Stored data
%%

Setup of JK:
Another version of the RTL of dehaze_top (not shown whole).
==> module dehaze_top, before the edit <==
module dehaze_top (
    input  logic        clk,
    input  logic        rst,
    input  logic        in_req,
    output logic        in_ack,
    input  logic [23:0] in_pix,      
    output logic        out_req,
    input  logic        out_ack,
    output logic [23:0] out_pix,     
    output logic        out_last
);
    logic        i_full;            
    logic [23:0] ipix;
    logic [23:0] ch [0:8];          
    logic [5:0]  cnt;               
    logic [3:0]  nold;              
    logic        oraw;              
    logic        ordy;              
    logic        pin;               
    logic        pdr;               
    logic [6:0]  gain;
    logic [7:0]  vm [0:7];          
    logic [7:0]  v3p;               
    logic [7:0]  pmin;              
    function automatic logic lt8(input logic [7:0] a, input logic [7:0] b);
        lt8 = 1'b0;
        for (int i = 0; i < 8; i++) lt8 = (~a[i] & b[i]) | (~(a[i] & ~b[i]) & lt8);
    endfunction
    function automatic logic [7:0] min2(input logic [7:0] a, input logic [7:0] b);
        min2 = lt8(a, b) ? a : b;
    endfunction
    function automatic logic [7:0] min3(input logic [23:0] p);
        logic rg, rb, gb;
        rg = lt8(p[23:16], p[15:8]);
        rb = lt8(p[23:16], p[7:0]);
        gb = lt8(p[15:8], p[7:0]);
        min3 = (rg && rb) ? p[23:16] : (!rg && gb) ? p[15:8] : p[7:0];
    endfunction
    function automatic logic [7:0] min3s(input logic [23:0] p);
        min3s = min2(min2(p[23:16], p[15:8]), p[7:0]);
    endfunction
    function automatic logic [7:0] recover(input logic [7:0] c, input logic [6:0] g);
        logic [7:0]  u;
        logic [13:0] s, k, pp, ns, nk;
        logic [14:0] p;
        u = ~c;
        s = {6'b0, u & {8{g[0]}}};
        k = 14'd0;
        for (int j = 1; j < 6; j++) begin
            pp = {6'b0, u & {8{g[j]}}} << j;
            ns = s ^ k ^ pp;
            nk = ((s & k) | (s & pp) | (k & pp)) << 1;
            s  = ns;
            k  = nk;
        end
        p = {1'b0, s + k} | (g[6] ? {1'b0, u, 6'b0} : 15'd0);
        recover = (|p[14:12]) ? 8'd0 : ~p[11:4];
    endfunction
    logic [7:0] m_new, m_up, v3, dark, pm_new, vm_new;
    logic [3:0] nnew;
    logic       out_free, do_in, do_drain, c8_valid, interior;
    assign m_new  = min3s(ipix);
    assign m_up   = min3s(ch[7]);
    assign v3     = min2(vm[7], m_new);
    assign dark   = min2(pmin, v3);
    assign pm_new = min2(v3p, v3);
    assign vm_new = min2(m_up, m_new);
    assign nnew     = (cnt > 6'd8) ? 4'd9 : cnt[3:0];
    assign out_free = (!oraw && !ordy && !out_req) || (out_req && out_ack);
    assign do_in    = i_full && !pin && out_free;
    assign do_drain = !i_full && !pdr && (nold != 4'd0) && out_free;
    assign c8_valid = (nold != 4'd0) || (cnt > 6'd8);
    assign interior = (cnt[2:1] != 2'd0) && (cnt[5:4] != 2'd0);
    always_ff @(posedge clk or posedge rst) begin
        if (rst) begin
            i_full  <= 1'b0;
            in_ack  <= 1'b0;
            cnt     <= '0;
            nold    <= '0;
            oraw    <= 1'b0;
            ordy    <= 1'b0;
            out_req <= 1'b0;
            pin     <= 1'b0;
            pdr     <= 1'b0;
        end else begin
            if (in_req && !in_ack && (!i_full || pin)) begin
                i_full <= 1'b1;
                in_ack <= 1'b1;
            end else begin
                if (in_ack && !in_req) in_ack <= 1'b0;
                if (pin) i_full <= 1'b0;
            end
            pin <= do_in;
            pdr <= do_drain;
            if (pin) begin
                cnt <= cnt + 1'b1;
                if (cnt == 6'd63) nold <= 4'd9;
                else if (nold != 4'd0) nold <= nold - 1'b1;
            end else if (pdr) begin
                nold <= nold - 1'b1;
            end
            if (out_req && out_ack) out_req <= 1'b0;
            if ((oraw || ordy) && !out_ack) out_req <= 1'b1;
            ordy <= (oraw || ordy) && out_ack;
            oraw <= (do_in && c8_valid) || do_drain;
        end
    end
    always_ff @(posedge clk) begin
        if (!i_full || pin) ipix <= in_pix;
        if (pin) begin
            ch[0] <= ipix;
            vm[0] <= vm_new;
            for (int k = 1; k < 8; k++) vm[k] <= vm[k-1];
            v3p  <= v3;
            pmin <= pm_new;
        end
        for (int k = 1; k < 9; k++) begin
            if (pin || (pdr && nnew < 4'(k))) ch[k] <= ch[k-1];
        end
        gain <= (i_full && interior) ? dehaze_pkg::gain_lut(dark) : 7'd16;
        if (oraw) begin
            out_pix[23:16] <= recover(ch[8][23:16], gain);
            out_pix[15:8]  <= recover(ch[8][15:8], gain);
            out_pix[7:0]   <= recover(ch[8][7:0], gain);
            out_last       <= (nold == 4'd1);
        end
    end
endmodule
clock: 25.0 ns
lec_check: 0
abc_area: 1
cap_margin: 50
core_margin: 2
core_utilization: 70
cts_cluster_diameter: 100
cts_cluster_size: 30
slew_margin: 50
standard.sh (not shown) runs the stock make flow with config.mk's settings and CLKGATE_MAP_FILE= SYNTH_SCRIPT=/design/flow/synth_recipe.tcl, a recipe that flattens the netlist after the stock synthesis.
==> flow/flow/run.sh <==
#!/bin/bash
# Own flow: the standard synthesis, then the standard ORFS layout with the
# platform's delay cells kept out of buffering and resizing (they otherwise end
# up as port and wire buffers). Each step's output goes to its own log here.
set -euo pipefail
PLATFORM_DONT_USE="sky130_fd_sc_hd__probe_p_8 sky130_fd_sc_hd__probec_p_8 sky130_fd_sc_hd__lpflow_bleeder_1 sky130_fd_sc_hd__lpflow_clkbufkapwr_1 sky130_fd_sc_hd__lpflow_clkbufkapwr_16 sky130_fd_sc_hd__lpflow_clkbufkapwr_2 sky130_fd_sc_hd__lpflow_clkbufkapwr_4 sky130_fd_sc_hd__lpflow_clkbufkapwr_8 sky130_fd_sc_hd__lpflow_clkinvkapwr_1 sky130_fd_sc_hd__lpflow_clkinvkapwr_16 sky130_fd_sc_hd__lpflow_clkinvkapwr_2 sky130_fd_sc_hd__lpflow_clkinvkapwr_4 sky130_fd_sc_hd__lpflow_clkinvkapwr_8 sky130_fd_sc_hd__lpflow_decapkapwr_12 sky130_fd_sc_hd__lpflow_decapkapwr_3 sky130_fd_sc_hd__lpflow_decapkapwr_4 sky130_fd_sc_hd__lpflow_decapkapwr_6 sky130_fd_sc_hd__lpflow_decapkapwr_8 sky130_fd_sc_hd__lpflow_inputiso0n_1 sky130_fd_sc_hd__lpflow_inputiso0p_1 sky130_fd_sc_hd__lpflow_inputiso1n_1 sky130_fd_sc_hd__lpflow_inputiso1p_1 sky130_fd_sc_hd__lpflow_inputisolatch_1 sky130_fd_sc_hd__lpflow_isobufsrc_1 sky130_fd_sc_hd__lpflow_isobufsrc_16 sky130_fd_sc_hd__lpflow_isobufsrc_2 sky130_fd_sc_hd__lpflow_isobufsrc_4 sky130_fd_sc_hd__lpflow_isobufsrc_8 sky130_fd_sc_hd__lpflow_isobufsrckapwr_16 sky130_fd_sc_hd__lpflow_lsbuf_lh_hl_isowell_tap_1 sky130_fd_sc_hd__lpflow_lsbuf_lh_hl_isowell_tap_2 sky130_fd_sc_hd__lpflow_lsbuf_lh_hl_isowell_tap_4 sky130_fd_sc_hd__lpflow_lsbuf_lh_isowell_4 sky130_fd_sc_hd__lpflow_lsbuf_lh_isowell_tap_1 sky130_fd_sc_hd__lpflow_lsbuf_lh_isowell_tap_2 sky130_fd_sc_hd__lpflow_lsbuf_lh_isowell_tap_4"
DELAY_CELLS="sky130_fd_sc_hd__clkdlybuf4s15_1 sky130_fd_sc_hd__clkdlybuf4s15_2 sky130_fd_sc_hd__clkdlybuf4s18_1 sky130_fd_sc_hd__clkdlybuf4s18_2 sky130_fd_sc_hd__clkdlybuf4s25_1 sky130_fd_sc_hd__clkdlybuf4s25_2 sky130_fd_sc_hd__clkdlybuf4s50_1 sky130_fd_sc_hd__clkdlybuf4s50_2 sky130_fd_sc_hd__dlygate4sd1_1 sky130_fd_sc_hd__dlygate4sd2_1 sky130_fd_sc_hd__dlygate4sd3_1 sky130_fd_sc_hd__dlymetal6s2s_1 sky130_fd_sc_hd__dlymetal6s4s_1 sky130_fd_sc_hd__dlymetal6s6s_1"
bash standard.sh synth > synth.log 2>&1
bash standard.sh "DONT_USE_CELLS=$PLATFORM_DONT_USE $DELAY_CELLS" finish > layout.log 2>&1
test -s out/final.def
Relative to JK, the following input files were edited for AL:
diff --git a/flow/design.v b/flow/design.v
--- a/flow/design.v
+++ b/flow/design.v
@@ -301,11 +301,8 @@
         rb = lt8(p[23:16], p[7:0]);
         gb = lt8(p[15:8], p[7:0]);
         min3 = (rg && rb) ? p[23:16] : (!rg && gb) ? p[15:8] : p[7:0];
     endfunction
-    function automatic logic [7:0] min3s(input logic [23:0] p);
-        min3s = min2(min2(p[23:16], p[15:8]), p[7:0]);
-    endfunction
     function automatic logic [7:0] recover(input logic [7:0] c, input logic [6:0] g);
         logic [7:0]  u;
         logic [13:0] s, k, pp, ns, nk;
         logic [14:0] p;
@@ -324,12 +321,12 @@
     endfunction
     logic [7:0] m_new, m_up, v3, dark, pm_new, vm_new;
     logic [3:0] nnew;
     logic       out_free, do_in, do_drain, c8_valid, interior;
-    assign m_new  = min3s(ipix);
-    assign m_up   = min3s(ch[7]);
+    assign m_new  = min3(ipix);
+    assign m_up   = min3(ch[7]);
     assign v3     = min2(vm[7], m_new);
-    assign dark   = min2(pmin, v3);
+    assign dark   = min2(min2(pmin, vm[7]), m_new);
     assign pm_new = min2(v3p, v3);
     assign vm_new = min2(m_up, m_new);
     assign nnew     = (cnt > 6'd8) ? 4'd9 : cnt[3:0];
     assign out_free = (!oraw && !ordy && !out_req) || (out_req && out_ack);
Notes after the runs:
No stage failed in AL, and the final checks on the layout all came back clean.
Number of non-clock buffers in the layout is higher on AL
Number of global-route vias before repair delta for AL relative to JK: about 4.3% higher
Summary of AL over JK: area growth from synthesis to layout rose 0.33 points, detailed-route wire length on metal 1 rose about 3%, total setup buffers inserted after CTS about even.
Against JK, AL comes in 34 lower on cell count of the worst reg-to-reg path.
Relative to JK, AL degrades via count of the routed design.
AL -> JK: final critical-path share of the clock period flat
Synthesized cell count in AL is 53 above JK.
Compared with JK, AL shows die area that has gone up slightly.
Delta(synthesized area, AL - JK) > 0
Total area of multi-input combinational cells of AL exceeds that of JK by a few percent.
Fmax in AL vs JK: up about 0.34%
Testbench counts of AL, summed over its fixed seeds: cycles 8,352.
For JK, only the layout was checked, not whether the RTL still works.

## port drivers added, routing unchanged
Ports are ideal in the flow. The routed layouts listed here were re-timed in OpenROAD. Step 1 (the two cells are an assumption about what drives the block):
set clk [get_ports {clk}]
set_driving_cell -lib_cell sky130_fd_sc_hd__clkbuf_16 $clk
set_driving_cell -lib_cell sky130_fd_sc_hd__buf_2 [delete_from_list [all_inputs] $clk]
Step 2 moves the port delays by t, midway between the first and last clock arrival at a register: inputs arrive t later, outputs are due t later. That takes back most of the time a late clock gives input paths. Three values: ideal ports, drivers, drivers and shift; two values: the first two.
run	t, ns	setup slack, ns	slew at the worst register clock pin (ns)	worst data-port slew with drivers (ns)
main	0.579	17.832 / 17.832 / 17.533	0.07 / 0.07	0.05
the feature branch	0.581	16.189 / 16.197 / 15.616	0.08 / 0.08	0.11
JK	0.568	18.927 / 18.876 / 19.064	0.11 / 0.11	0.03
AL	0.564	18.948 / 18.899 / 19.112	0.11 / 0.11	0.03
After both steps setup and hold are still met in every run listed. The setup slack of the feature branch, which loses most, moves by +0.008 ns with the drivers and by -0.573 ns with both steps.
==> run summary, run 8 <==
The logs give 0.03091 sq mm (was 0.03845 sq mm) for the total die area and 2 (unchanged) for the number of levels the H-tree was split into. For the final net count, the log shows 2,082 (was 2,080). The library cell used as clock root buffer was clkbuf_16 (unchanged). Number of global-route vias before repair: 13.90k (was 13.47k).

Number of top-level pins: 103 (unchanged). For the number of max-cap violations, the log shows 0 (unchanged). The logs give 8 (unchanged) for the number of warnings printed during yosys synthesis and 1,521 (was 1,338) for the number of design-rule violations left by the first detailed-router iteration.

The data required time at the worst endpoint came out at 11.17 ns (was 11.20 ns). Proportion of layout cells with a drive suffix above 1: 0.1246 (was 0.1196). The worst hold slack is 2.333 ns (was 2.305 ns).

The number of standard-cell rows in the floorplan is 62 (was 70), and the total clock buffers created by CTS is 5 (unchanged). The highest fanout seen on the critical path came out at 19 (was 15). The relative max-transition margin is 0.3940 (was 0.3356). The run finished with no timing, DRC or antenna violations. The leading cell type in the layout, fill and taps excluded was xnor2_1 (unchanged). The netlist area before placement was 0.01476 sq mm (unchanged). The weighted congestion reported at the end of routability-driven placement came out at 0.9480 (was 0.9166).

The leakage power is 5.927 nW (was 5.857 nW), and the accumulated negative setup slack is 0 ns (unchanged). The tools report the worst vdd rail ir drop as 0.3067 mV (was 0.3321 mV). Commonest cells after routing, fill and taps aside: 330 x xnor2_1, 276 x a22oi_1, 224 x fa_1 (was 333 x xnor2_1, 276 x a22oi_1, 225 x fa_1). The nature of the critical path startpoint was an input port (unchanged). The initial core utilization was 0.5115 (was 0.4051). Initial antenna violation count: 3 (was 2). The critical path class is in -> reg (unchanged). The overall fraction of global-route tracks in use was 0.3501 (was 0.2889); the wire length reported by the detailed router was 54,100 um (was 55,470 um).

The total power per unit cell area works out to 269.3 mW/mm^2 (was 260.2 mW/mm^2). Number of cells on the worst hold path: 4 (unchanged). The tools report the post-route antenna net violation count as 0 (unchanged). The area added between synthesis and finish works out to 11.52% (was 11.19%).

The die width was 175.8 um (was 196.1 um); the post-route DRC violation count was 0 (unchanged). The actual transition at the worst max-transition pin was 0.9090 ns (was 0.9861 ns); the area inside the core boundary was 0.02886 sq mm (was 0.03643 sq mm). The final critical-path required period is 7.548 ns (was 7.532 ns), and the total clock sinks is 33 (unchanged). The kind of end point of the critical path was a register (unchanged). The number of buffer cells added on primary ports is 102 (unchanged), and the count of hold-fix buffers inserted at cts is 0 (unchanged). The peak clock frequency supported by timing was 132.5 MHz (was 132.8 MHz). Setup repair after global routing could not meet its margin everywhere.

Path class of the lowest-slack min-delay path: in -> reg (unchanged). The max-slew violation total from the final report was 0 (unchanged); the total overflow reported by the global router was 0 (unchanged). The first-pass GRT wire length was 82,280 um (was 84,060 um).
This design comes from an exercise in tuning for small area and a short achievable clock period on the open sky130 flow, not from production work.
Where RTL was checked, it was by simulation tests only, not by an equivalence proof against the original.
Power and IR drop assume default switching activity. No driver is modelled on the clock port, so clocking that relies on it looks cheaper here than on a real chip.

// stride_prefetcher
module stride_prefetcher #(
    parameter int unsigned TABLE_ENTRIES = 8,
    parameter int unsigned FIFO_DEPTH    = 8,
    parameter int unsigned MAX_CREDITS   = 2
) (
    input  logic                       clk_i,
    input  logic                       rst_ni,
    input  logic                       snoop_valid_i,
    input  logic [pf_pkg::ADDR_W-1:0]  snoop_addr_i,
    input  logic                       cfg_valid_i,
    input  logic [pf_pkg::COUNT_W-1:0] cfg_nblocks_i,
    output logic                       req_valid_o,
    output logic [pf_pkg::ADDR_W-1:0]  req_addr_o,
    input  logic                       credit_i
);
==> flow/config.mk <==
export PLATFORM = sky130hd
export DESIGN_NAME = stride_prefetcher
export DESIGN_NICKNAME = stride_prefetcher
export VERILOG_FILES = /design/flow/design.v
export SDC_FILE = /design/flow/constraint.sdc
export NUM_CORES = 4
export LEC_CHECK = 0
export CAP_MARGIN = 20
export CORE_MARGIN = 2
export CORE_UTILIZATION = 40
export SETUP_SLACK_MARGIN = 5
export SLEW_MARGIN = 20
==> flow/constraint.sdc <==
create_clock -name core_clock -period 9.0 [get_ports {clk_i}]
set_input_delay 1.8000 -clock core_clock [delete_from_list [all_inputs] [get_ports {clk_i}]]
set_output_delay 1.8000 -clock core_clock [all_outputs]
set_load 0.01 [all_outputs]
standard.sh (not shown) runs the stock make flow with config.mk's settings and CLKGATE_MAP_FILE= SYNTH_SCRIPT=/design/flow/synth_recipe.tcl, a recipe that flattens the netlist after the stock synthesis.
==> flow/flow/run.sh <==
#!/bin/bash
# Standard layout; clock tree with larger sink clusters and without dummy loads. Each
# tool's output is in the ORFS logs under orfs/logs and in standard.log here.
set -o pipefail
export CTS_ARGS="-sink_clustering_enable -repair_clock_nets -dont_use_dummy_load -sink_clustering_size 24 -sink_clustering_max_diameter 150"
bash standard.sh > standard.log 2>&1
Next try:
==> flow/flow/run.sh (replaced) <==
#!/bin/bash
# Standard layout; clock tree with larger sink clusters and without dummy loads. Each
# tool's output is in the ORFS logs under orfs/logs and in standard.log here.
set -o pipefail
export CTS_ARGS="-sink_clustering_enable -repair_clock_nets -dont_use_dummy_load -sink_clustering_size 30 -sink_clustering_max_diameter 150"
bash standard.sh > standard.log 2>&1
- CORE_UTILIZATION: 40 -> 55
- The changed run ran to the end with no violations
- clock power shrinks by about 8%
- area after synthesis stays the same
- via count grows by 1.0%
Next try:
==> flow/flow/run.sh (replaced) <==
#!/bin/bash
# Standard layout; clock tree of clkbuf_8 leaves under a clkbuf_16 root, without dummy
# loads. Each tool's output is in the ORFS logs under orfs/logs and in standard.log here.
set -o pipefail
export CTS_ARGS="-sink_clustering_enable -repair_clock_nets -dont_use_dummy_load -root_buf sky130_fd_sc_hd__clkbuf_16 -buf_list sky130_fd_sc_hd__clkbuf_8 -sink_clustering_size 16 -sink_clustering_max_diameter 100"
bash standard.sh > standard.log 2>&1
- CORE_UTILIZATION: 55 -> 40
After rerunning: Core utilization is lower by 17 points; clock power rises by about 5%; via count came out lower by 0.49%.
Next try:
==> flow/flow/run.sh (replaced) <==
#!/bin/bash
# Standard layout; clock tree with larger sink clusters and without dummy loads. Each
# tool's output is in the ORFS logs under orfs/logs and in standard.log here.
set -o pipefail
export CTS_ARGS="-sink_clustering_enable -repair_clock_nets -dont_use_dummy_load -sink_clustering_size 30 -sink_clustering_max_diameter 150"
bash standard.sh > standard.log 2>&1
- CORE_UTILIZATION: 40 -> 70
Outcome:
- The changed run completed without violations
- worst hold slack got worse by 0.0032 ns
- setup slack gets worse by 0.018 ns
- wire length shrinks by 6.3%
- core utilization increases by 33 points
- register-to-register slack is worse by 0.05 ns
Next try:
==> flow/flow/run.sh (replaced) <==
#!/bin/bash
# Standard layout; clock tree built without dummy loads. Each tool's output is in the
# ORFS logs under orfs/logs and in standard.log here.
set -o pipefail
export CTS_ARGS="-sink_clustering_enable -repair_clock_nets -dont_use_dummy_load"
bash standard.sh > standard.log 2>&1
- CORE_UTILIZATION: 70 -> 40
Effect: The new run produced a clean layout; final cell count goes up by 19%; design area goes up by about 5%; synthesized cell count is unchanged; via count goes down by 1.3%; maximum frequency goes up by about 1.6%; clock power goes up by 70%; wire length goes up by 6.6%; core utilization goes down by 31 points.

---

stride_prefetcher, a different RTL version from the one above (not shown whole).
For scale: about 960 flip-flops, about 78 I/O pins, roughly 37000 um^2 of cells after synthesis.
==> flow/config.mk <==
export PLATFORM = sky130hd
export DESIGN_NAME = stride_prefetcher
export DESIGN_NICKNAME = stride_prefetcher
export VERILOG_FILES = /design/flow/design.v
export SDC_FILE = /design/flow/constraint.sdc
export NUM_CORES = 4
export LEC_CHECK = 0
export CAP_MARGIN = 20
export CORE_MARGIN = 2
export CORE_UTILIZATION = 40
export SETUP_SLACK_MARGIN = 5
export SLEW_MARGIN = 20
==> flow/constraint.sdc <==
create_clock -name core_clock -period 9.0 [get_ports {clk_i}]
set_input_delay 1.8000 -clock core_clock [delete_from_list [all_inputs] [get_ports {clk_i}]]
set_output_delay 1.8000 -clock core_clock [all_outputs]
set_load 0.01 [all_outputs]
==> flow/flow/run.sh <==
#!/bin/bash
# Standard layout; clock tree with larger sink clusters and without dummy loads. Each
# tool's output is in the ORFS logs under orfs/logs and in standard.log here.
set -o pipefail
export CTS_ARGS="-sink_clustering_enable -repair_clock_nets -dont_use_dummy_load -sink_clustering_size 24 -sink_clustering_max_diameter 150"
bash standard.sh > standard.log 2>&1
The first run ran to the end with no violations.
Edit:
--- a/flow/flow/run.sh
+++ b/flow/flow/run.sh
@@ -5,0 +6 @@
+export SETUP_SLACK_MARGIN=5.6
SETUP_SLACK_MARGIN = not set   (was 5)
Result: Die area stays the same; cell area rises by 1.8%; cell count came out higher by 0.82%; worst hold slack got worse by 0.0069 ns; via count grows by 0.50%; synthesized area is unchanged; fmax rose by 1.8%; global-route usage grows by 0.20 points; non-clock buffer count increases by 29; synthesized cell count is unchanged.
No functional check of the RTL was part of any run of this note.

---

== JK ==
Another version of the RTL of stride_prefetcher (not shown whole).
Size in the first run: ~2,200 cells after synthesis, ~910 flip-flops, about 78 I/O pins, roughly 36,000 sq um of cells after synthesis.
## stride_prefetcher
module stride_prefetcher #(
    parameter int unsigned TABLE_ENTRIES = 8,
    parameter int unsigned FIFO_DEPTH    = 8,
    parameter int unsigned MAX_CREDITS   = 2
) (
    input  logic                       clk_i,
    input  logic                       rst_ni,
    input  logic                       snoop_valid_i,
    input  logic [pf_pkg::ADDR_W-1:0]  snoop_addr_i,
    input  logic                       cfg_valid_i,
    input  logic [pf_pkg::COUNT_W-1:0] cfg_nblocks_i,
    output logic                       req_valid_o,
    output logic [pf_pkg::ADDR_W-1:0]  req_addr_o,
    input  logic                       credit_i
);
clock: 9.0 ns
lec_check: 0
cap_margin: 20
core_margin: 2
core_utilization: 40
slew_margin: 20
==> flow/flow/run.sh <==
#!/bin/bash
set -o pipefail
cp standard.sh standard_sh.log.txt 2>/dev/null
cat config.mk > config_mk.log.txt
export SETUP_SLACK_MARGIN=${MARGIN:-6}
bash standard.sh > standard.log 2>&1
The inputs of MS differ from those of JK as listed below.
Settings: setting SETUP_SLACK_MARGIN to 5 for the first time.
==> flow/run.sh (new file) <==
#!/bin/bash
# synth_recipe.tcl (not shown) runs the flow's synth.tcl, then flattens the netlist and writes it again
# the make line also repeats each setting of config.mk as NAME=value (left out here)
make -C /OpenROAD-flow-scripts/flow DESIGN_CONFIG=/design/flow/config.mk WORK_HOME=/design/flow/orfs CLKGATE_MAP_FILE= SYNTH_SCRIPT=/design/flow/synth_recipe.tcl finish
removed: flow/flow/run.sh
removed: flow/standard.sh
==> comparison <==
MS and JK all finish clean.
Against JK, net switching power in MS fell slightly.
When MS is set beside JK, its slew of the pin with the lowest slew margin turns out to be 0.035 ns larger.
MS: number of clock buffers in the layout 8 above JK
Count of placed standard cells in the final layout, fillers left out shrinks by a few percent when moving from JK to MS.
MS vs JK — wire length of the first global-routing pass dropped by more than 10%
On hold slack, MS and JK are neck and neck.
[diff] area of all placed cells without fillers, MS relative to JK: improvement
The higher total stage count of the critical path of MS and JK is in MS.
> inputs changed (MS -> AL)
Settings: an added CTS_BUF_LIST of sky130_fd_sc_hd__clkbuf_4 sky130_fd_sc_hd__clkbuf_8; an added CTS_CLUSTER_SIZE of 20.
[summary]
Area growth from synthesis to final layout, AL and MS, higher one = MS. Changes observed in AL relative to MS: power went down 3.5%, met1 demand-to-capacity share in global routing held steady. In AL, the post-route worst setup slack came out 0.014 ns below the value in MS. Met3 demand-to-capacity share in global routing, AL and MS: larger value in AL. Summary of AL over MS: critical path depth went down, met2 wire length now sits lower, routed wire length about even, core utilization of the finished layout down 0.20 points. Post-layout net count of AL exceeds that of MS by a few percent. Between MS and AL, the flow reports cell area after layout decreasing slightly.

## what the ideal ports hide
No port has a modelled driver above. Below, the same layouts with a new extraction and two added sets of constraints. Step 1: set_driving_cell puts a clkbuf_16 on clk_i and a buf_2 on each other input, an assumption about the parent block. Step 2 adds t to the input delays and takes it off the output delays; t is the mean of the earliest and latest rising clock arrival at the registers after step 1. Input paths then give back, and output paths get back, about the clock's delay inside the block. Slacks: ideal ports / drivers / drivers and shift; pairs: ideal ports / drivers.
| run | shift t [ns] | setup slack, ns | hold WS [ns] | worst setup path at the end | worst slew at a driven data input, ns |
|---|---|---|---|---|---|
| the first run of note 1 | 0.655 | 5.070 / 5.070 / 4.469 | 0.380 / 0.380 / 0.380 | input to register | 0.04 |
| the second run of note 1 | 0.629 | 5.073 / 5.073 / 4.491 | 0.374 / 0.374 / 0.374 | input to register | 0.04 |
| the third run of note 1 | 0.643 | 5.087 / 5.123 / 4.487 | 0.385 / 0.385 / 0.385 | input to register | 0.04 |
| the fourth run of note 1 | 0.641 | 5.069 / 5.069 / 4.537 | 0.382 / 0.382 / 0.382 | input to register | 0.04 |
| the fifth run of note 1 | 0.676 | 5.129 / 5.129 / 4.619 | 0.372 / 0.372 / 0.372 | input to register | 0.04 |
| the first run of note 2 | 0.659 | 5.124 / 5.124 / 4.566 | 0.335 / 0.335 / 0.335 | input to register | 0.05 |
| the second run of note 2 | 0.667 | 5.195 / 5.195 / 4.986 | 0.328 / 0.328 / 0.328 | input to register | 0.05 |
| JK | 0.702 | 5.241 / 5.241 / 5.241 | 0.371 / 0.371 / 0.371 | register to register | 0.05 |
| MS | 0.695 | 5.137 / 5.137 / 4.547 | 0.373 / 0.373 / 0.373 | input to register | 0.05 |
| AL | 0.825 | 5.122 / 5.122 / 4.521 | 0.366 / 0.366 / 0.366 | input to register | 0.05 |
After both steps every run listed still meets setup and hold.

%%

GOAL OF THE EXERCISE
Find the word "were" in the records. Copy every line it appears in.

SOLUTION TO THIS TASK
Relative to JK, the following input files were edited for AL:
Ports are ideal in the flow. The routed layouts listed here were re-timed in OpenROAD. Step 1 (the two cells are an assumption about what drives the block):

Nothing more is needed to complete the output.